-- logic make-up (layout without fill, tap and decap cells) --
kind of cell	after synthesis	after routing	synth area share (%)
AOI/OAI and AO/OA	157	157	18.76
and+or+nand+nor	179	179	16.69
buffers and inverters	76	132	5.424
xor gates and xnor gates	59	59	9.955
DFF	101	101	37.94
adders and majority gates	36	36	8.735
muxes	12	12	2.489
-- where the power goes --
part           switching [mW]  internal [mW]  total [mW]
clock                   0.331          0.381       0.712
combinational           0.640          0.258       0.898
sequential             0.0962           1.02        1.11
## config.mk

```make
export PLATFORM = sky130hd
export DESIGN_NAME = xoroshiro64ss_range_generator
export DESIGN_NICKNAME = d
export VERILOG_FILES = /design/src/hw/rtl/xrs_pkg.sv /design/src/hw/rtl/xrs_datapath.sv /design/src/hw/rtl/xrs_controller.sv /design/src/hw/rtl/xoroshiro64ss_range_generator.sv
export SDC_FILE = /design/constraint.sdc
export NUM_CORES = 2
export LEC_CHECK = 0
export ABC_AREA = 1
export BUFFER_PORTS_ARGS = -buffer_cell sky130_fd_sc_hd__buf_2
export CORE_MARGIN = 2
export CORE_UTILIZATION = 50
export CTS_CLUSTER_SIZE = 10
export DETAILED_ROUTE_END_ITERATION = 10
export MAX_ROUTING_LAYER = met4
export PLACE_DENSITY = 0.77
export SLEW_MARGIN = 10
export SYNTH_ARGS = -nofsm -noshare
export SYNTH_HDL_FRONTEND = slang
export SYNTH_SLANG_ARGS = --single-unit
export TNS_END_PERCENT = 50
```

## constraint.sdc

```tcl
create_clock -name i_clk -period 13.3 [get_ports i_clk]
set_clock_uncertainty 0.05 [all_clocks]
set_input_delay 1.33 -clock i_clk [delete_from_list [all_inputs] [get_ports i_clk]]
set_output_delay 1.33 -clock i_clk [all_outputs]
set_load 0.03 [all_outputs]
```

## src/hw/rtl/xrs_pkg.sv

```systemverilog
// Package for the xoroshiro64** range generator: types, constants and the
// state step functions. It depends on nothing else.
`timescale 1ns / 1ps
package xrs_pkg;

    localparam int unsigned WORD_W = 32;
    localparam int unsigned DATA_W = 128;
    localparam int unsigned USER_W = 2;
    localparam int unsigned CNT_W  = 5;

    localparam logic [WORD_W-1:0] SEED_OFS_P = 32'd193;
    localparam logic [WORD_W-1:0] SEED_OFS_Q = 32'd7771;
    localparam logic [WORD_W-1:0] MIX_PA     = 32'd522133279;
    localparam logic [WORD_W-1:0] MIX_QA     = 32'd93444155;
    localparam logic [WORD_W-1:0] MIX_PB     = 32'd720880126;
    localparam logic [WORD_W-1:0] MIX_QB     = 32'd1665791465;
    localparam logic [WORD_W-1:0] SCRAMBLE_K = 32'h9e3779bb;

    typedef enum logic [1:0] {
        ACT_RESEED = 2'd0,
        ACT_DRAW   = 2'd1,
        ACT_RANGED = 2'd2,
        ACT_NOP    = 2'd3
    } t_action;

    typedef enum logic [3:0] {
        ST_IDLE,
        ST_MIX_A0,
        ST_MIX_A1,
        ST_MIX_B0,
        ST_MIX_B1,
        ST_ADVANCE,
        ST_SCRAMBLE,
        ST_MOD,
        ST_DONE
    } t_state;

    typedef enum logic [2:0] {
        MUL_P_A,
        MUL_Q_A,
        MUL_P_B,
        MUL_Q_B,
        MUL_SCRAMBLE
    } t_mul_sel;

    typedef enum logic [1:0] {
        OUT_ZERO,
        OUT_WORD,
        OUT_RANGED
    } t_out_sel;

    typedef struct packed {
        logic     load_in;
        t_mul_sel mul_sel;
        logic     mix_acc;
        logic     mix_a;
        logic     mix_b;
        logic     advance;
        logic     scramble;
        logic     mod_step;
        logic     out_load;
        t_out_sel out_sel;
    } t_dp_cmd;

    typedef struct packed {
        logic span_zero;
        logic mod_last;
    } t_dp_status;

    function automatic logic [WORD_W-1:0] f_next_a(input logic [WORD_W-1:0] a,
                                                   input logic [WORD_W-1:0] b);
        logic [WORD_W-1:0] x;
        x = a ^ b;
        return {a[5:0], a[31:6]} ^ x ^ (x << 9);
    endfunction

    function automatic logic [WORD_W-1:0] f_next_b(input logic [WORD_W-1:0] a,
                                                   input logic [WORD_W-1:0] b);
        logic [WORD_W-1:0] x;
        x = a ^ b;
        return {x[18:0], x[31:19]};
    endfunction

    function automatic logic [WORD_W-1:0] f_mixed_a();
        logic [WORD_W-1:0] p;
        logic [WORD_W-1:0] q;
        p = SEED_OFS_P;
        q = SEED_OFS_Q;
        return (p * MIX_PA) ^ (q * MIX_QA);
    endfunction

    function automatic logic [WORD_W-1:0] f_mixed_b();
        logic [WORD_W-1:0] p;
        logic [WORD_W-1:0] q;
        p = SEED_OFS_P;
        q = SEED_OFS_Q;
        return (p * MIX_PB) ^ (q * MIX_QB);
    endfunction

    localparam logic [WORD_W-1:0] RESET_A = f_next_a(f_mixed_a(), f_mixed_b());
    localparam logic [WORD_W-1:0] RESET_B = f_next_b(f_mixed_a(), f_mixed_b());

endpackage

```

## src/hw/rtl/xrs_datapath.sv

```systemverilog
// Datapath of the range generator: state words, the shared multiplier,
// the bit-serial remainder unit and the output data register. Uses xrs_pkg.
`timescale 1ns / 1ps
module xrs_datapath
    import xrs_pkg::*;
(
    input  logic              i_clk,
    input  logic              i_rst_n,
    input  logic [DATA_W-1:0] i_data,
    input  t_dp_cmd           i_cmd,
    output t_dp_status        o_status,
    output logic [WORD_W-1:0] o_value
);

    logic [WORD_W-1:0] r_a;
    logic [WORD_W-1:0] r_b;
    logic [WORD_W-1:0] r_p;
    logic [WORD_W-1:0] r_q;
    logic [WORD_W-1:0] r_lo;
    logic [WORD_W-1:0] r_span;
    logic [WORD_W-1:0] r_acc;
    logic [WORD_W-1:0] r_prod;
    logic [WORD_W-1:0] r_word;
    logic [WORD_W-1:0] r_rem;
    logic [CNT_W-1:0]  r_cnt;
    logic [WORD_W-1:0] r_out;

    logic [WORD_W-1:0] w_seed_first;
    logic [WORD_W-1:0] w_seed_second;
    logic [WORD_W-1:0] w_range_low;
    logic [WORD_W-1:0] w_range_high;
    logic [WORD_W-1:0] w_op_x;
    logic [WORD_W-1:0] w_op_k;
    logic [WORD_W-1:0] w_mul;
    logic [WORD_W:0]   w_trial;
    logic [WORD_W:0]   w_diff;
    logic [WORD_W-1:0] w_value;

    assign w_seed_first  = i_data[WORD_W-1:0];
    assign w_seed_second = i_data[2*WORD_W-1:WORD_W];
    assign w_range_low   = i_data[3*WORD_W-1:2*WORD_W];
    assign w_range_high  = i_data[4*WORD_W-1:3*WORD_W];

    always_comb begin
        case (i_cmd.mul_sel)
            MUL_P_A: begin
                w_op_x = r_p;
                w_op_k = MIX_PA;
            end
            MUL_Q_A: begin
                w_op_x = r_q;
                w_op_k = MIX_QA;
            end
            MUL_P_B: begin
                w_op_x = r_p;
                w_op_k = MIX_PB;
            end
            MUL_Q_B: begin
                w_op_x = r_q;
                w_op_k = MIX_QB;
            end
            default: begin
                w_op_x = r_a;
                w_op_k = SCRAMBLE_K;
            end
        endcase
    end

    assign w_mul   = w_op_x * w_op_k;
    assign w_trial = {r_rem, r_word[WORD_W-1]};
    assign w_diff  = w_trial - {1'b0, r_span};

    always_comb begin
        case (i_cmd.out_sel)
            OUT_ZERO:   w_value = '0;
            OUT_WORD:   w_value = r_word;
            OUT_RANGED: w_value = r_lo + r_rem;
            default:    w_value = '0;
        endcase
    end

    always_ff @(posedge i_clk) begin
        if (!i_rst_n) begin
            r_a <= RESET_A;
            r_b <= RESET_B;
        end else begin
            if (i_cmd.mix_a) begin
                r_a <= r_acc ^ w_mul;
            end
            if (i_cmd.mix_b) begin
                r_b <= r_acc ^ w_mul;
            end
            if (i_cmd.advance) begin
                r_a <= f_next_a(r_a, r_b);
                r_b <= f_next_b(r_a, r_b);
            end
        end
    end

    always_ff @(posedge i_clk) begin
        if (i_cmd.load_in) begin
            r_p    <= w_seed_first + SEED_OFS_P;
            r_q    <= w_seed_second + SEED_OFS_Q;
            r_lo   <= w_range_low;
            r_span <= w_range_high - w_range_low + 32'd1;
        end
        if (i_cmd.mix_acc) begin
            r_acc <= w_mul;
        end
        if (i_cmd.advance) begin
            r_prod <= w_mul;
        end
        if (i_cmd.scramble) begin
            r_word <= {r_prod[26:0], r_prod[31:27]} + {r_prod[24:0], r_prod[31:27], 2'b00};
            r_rem  <= '0;
            r_cnt  <= '0;
        end
        if (i_cmd.mod_step) begin
            r_word <= {r_word[WORD_W-2:0], 1'b0};
            r_cnt  <= r_cnt + 1'b1;
            if (w_trial >= {1'b0, r_span}) begin
                r_rem <= w_diff[WORD_W-1:0];
            end else begin
                r_rem <= w_trial[WORD_W-1:0];
            end
        end
        if (i_cmd.out_load) begin
            r_out <= w_value;
        end
    end

    assign o_status.span_zero = (r_span == '0);
    assign o_status.mod_last  = (r_cnt == {CNT_W{1'b1}});
    assign o_value            = r_out;

endmodule

```

## src/hw/rtl/xrs_controller.sv

```systemverilog
// Controller of the range generator: sequences reseed, draw and remainder
// steps and owns the output valid flag. Uses xrs_pkg.
`timescale 1ns / 1ps
module xrs_controller
    import xrs_pkg::*;
(
    input  logic              i_clk,
    input  logic              i_rst_n,
    input  logic              i_in_valid,
    input  logic [USER_W-1:0] i_in_action,
    output logic              o_in_ready,
    output logic              o_out_valid,
    input  logic              i_out_ready,
    input  t_dp_status        i_status,
    output t_dp_cmd           o_cmd
);

    t_state   r_state;
    t_state   n_state;
    t_action  r_action;
    t_action  n_action;
    t_out_sel r_out_sel;
    t_out_sel n_out_sel;
    logic     r_out_valid;
    logic     n_out_valid;

    always_ff @(posedge i_clk) begin
        if (!i_rst_n) begin
            r_state     <= ST_IDLE;
            r_action    <= ACT_NOP;
            r_out_sel   <= OUT_ZERO;
            r_out_valid <= 1'b0;
        end else begin
            r_state     <= n_state;
            r_action    <= n_action;
            r_out_sel   <= n_out_sel;
            r_out_valid <= n_out_valid;
        end
    end

    always_comb begin
        n_state       = r_state;
        n_action      = r_action;
        n_out_sel     = r_out_sel;
        o_in_ready    = 1'b0;
        o_cmd         = '0;
        o_cmd.mul_sel = MUL_SCRAMBLE;
        o_cmd.out_sel = r_out_sel;
        case (r_state)
            ST_IDLE: begin
                o_in_ready = 1'b1;
                if (i_in_valid) begin
                    o_cmd.load_in = 1'b1;
                    n_action      = t_action'(i_in_action);
                    case (t_action'(i_in_action))
                        ACT_RESEED: begin
                            n_state   = ST_MIX_A0;
                            n_out_sel = OUT_ZERO;
                        end
                        ACT_DRAW: begin
                            n_state   = ST_ADVANCE;
                            n_out_sel = OUT_WORD;
                        end
                        ACT_RANGED: begin
                            n_state   = ST_ADVANCE;
                            n_out_sel = OUT_RANGED;
                        end
                        default: begin
                            n_state   = ST_DONE;
                            n_out_sel = OUT_ZERO;
                        end
                    endcase
                end
            end
            ST_MIX_A0: begin
                o_cmd.mul_sel = MUL_P_A;
                o_cmd.mix_acc = 1'b1;
                n_state       = ST_MIX_A1;
            end
            ST_MIX_A1: begin
                o_cmd.mul_sel = MUL_Q_A;
                o_cmd.mix_a   = 1'b1;
                n_state       = ST_MIX_B0;
            end
            ST_MIX_B0: begin
                o_cmd.mul_sel = MUL_P_B;
                o_cmd.mix_acc = 1'b1;
                n_state       = ST_MIX_B1;
            end
            ST_MIX_B1: begin
                o_cmd.mul_sel = MUL_Q_B;
                o_cmd.mix_b   = 1'b1;
                n_state       = ST_ADVANCE;
            end
            ST_ADVANCE: begin
                o_cmd.advance = 1'b1;
                if (r_action == ACT_RESEED) begin
                    n_state = ST_DONE;
                end else begin
                    n_state = ST_SCRAMBLE;
                end
            end
            ST_SCRAMBLE: begin
                o_cmd.scramble = 1'b1;
                if (r_action == ACT_RANGED && !i_status.span_zero) begin
                    n_state = ST_MOD;
                end else begin
                    n_state   = ST_DONE;
                    n_out_sel = OUT_WORD;
                end
            end
            ST_MOD: begin
                o_cmd.mod_step = 1'b1;
                if (i_status.mod_last) begin
                    n_state = ST_DONE;
                end
            end
            ST_DONE: begin
                if (!r_out_valid || i_out_ready) begin
                    o_cmd.out_load = 1'b1;
                    n_state        = ST_IDLE;
                end
            end
            default: begin
                n_state = ST_IDLE;
            end
        endcase
        if (o_cmd.out_load) begin
            n_out_valid = 1'b1;
        end else if (i_out_ready) begin
            n_out_valid = 1'b0;
        end else begin
            n_out_valid = r_out_valid;
        end
    end

    assign o_out_valid = r_out_valid;

endmodule

```

## src/hw/rtl/xoroshiro64ss_range_generator.sv

```systemverilog
// Top level of the xoroshiro64** range generator: joins the controller and
// the datapath. Uses xrs_pkg, xrs_controller and xrs_datapath.
//
// Each request on the slave stream carries an action in tuser and the seed
// and range words in tdata. A reseed mixes the seed words into the state
// and advances it once; it returns zero. A draw returns the scrambled state
// word and advances the state. A ranged draw returns low plus the word
// modulo (high - low + 1), wrapping mod 2^32; a zero span returns the word.
// Action code 3 leaves the state alone and returns zero.
// Every request gives exactly one result word on the master stream.
// One request is worked on at a time, so the next request is not taken
// until the result of the last one is in the output register. The ranged
// draw runs a 32-step bit-serial remainder loop after the scramble step.
// A new request is accepted while the previous result is still waiting.
// If the receiver stalls, the finished result waits in the datapath
// until the output register is free, and no further request is accepted.
// Synchronous reset puts the state as after a reseed with zero seeds.
`timescale 1ns / 1ps
module xoroshiro64ss_range_generator
    import xrs_pkg::*;
(
    input  logic              i_clk,
    input  logic              i_rst_n,
    input  logic              s_axis_tvalid,
    output logic              s_axis_tready,
    // seed_first, seed_second, range_low, range_high
    input  logic [DATA_W-1:0] s_axis_tdata,
    // action
    input  logic [USER_W-1:0] s_axis_tuser,
    output logic              m_axis_tvalid,
    input  logic              m_axis_tready,
    // value
    output logic [WORD_W-1:0] m_axis_tdata
);

    t_dp_cmd    w_cmd;
    t_dp_status w_status;

    xrs_controller u_controller (
        .i_clk       (i_clk),
        .i_rst_n     (i_rst_n),
        .i_in_valid  (s_axis_tvalid),
        .i_in_action (s_axis_tuser),
        .o_in_ready  (s_axis_tready),
        .o_out_valid (m_axis_tvalid),
        .i_out_ready (m_axis_tready),
        .i_status    (w_status),
        .o_cmd       (w_cmd)
    );

    xrs_datapath u_datapath (
        .i_clk    (i_clk),
        .i_rst_n  (i_rst_n),
        .i_data   (s_axis_tdata),
        .i_cmd    (w_cmd),
        .o_status (w_status),
        .o_value  (m_axis_tdata)
    );

endmodule
```

==> flow_summary.ini <==
[setup_path]
crit_slowest_cell = nand3_2
r2r_slack_ns = 3.11
cp.required_ns = 13.69
max_stage_delay_ns = 0.82
rr_worst_depth = 38
critPathBufInv = 9
endpoint_kind = flop
start_kind = flop
arrival_ns = 10.58
critPathTopFamily = adder cells
timing.rr.start = u_controller.r_state[0]
path_class = reg2reg
worstPathMaxFanout = 38
crit_top_cell = inv_1
r2r-end = u_datapath.r_a[29]

[synth]
syn_inst = 4352
synth.area.top_cells = edfxtp_1, fa_1, ha_1
syn_nets = 5183
syn_avg_cell_area_um2 = 8.63
synth_common_cells = inv_1, nand2_1, fa_1, nor2_1
synth_most_common_cell = inv_1
yosysTopAreaCell = edfxtp_1
synth_area_um2 = 37500
synth_seq_cells = 366
synth_edf_count = 292
synth_top_area_share_pct = 23.4
yosysSeqAreaShare_pct = 27.3
synthFlopType = edfxtp_1
synthDistinctLibCells = 57
yosysWarnings = 0
synthArstFlopShare_pct = 0

[cts]
numClockSinks = 366
postCtsResizedCells = 0
tritoncts = yes
postCtsSetupBuffers = 0
clkTransAtPathRegs_ns = 0.06
clkLatencyLatePin_ns = 0.58
tritoncts.num_buffers = 44
htreeDepth = 2
cts_root_buf = clkbuf_16
ctsLongestPathBuffers = 3
cts_hold_buf = 0

[grt]
grt_max_degree = 73
grt_overflow_total = 0
grt_pass1_vias = 30400
antenna_found_initial = 0
grt_pass1_wl_mm = 175
grtUsageTotal_pct = 30.4

[place]
dp_hpwl_mm = 93.6
gp_congestion = 1.11
portBuffers = 167

[finish]
nets = 5323
drive_gt1_share_pct = 7.35
fillers = 6687
synthToLayoutAreaGrowth_pct = 8.24
seqCellArea_um2 = 10200
multi_input_area_um2 = 23600

[route]
dr.first_iter.drc_count = 3236
vias_per_cell = 5.61
ant_nets = 0
postRouteWirelength_mm = 113
route.detailed.drc = 0
wire_per_inst_um = 20.7
first_pass_iters = 7
vias = 30800

[timing]
layout_min_cycle_time_ns = 10.19
fmax_ghz = 0.0981
hold_viol = 0
finalMaxSlewViolations = 0
finalCritPeriodShare_pct = 76.6
rsz0062_at_grt = false
finalSetupTns_ns = 0
finalSetupViolCount = 0
relSlewSlack_pct = 34.0
tightest_slew_ns = 0.990

[die]
die_h_um = 278
die_w_um = 278
initial_utilization_pct = 50.4
num_rows = 100
pin_count = 168
core_area_um2 = 74400
die_area_um2 = 77300

[flow_run]
max_cap_viol_count = 0

[status]
outcome = complete, no violations

[hold_path]
hp-class = reg2reg
hold_depth = 2
whs_endpoint = u_datapath.r_b[20]
min_from = u_datapath.r_b[20]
+---+
## WORK TO COMPLETE
Out of the data above, give again only the lines starting at the one holding "critPathBufInv = 9" and ending at the one holding "num_rows = 100", unchanged.

## EXPECTED ANSWER
critPathBufInv = 9
endpoint_kind = flop
start_kind = flop
arrival_ns = 10.58
critPathTopFamily = adder cells
timing.rr.start = u_controller.r_state[0]
path_class = reg2reg
worstPathMaxFanout = 38
crit_top_cell = inv_1
r2r-end = u_datapath.r_a[29]

[synth]
syn_inst = 4352
synth.area.top_cells = edfxtp_1, fa_1, ha_1
syn_nets = 5183
syn_avg_cell_area_um2 = 8.63
synth_common_cells = inv_1, nand2_1, fa_1, nor2_1
synth_most_common_cell = inv_1
yosysTopAreaCell = edfxtp_1
synth_area_um2 = 37500
synth_seq_cells = 366
synth_edf_count = 292
synth_top_area_share_pct = 23.4
yosysSeqAreaShare_pct = 27.3
synthFlopType = edfxtp_1
synthDistinctLibCells = 57
yosysWarnings = 0
synthArstFlopShare_pct = 0

[cts]
numClockSinks = 366
postCtsResizedCells = 0
tritoncts = yes
postCtsSetupBuffers = 0
clkTransAtPathRegs_ns = 0.06
clkLatencyLatePin_ns = 0.58
tritoncts.num_buffers = 44
htreeDepth = 2
cts_root_buf = clkbuf_16
ctsLongestPathBuffers = 3
cts_hold_buf = 0

[grt]
grt_max_degree = 73
grt_overflow_total = 0
grt_pass1_vias = 30400
antenna_found_initial = 0
grt_pass1_wl_mm = 175
grtUsageTotal_pct = 30.4

[place]
dp_hpwl_mm = 93.6
gp_congestion = 1.11
portBuffers = 167

[finish]
nets = 5323
drive_gt1_share_pct = 7.35
fillers = 6687
synthToLayoutAreaGrowth_pct = 8.24
seqCellArea_um2 = 10200
multi_input_area_um2 = 23600

[route]
dr.first_iter.drc_count = 3236
vias_per_cell = 5.61
ant_nets = 0
postRouteWirelength_mm = 113
route.detailed.drc = 0
wire_per_inst_um = 20.7
first_pass_iters = 7
vias = 30800

[timing]
layout_min_cycle_time_ns = 10.19
fmax_ghz = 0.0981
hold_viol = 0
finalMaxSlewViolations = 0
finalCritPeriodShare_pct = 76.6
rsz0062_at_grt = false
finalSetupTns_ns = 0
finalSetupViolCount = 0
relSlewSlack_pct = 34.0
tightest_slew_ns = 0.990

[die]
die_h_um = 278
die_w_um = 278
initial_utilization_pct = 50.4
num_rows = 100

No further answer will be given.